Dataset items
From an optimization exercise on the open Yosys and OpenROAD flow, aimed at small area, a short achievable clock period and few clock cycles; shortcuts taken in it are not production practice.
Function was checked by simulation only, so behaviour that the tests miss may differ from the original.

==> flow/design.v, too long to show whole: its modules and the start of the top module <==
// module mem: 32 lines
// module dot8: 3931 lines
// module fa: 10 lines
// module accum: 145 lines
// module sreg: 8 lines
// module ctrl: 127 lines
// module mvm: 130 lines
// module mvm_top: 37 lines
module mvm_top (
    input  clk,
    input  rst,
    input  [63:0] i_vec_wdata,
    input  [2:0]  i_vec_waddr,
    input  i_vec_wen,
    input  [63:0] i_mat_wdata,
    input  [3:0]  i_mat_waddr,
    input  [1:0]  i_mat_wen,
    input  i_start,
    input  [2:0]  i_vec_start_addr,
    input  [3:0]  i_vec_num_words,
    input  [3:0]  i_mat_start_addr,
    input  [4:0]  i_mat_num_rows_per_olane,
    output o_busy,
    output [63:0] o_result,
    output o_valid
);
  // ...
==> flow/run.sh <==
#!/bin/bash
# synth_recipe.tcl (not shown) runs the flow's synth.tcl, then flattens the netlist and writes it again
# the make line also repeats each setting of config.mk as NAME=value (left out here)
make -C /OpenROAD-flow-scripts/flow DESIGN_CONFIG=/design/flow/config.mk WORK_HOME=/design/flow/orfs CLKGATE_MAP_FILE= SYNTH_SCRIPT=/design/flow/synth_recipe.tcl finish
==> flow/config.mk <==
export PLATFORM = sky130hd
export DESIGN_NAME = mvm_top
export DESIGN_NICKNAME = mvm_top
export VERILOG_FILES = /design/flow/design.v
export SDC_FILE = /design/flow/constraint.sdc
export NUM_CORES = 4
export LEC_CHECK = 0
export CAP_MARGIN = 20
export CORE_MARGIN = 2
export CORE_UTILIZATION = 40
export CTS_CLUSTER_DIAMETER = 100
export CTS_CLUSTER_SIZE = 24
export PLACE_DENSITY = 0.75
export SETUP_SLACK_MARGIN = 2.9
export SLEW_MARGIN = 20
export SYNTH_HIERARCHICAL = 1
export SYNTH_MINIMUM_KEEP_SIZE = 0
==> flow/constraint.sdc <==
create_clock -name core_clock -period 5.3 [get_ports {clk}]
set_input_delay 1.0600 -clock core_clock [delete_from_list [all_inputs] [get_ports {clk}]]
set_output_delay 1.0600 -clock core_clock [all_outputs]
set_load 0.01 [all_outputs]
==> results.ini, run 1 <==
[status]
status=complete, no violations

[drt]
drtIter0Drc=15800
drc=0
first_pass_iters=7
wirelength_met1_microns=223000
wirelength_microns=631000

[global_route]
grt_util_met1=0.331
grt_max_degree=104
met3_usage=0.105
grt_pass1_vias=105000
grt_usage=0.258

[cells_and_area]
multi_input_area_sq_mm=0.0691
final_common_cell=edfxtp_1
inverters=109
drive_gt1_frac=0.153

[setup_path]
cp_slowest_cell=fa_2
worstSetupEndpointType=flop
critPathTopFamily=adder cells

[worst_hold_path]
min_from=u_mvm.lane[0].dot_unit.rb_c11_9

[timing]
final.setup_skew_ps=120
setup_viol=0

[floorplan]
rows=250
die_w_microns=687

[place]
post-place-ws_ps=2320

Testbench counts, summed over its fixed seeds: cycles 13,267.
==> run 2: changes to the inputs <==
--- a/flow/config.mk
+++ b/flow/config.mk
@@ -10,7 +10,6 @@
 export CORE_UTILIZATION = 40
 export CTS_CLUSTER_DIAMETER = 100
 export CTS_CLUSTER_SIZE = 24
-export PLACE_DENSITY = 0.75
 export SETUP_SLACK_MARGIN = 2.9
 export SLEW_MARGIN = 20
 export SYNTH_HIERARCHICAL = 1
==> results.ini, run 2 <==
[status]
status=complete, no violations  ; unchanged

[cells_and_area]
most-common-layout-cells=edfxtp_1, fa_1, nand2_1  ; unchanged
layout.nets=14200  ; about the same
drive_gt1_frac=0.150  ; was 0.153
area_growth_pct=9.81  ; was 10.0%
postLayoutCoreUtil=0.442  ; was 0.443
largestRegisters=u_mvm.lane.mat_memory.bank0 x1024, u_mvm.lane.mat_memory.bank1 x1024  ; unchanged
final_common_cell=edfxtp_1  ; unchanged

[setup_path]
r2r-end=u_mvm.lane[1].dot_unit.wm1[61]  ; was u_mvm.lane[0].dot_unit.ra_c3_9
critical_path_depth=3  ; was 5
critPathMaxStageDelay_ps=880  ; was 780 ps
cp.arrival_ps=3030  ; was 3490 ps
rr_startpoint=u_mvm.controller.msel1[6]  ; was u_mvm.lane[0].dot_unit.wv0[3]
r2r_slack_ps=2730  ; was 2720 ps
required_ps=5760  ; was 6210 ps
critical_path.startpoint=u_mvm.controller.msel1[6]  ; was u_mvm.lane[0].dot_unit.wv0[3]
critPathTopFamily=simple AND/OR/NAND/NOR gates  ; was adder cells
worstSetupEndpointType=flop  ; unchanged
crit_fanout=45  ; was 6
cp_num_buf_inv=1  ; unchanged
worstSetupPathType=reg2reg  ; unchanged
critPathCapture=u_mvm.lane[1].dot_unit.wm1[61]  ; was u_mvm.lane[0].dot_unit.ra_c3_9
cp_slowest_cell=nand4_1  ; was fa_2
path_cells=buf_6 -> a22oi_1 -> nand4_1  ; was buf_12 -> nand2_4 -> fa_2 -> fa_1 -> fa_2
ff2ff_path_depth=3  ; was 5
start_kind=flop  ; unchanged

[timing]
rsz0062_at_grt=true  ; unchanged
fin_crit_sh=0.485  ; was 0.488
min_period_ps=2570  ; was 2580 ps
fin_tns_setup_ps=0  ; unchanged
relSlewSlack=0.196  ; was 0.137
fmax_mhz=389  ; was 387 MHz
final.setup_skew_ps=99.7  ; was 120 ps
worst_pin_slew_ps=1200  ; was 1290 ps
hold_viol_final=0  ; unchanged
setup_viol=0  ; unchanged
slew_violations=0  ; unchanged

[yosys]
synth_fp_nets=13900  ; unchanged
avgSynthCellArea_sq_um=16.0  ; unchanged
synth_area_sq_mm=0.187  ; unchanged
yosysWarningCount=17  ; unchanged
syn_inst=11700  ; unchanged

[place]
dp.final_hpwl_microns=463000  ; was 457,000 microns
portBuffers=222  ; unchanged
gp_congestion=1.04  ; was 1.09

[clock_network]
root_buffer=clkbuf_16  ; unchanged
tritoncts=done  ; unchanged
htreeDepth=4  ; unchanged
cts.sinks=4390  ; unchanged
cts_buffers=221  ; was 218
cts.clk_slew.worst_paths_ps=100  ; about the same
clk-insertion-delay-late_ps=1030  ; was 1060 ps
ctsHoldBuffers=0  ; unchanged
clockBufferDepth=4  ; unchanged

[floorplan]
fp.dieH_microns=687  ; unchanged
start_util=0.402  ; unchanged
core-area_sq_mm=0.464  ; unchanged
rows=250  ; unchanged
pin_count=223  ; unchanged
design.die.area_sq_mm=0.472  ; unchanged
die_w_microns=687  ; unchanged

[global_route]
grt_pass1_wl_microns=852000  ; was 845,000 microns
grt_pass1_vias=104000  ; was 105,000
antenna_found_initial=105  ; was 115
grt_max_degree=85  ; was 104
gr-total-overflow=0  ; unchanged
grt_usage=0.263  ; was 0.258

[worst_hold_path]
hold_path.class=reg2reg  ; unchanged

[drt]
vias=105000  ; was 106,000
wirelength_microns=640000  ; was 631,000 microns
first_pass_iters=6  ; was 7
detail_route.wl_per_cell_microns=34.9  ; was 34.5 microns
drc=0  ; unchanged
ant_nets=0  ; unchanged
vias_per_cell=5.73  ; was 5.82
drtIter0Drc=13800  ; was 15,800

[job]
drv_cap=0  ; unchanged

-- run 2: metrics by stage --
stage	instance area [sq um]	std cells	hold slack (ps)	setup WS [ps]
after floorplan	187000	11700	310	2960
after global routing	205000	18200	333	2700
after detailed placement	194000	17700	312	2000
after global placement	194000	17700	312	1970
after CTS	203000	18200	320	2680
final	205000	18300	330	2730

[INSTRUCTIONS TO FOLLOW]: Please show every line of the records that holds the word "status".

[TASK SOLUTION]:
[status]
status=complete, no violations
[status]
status=complete, no violations  ; unchanged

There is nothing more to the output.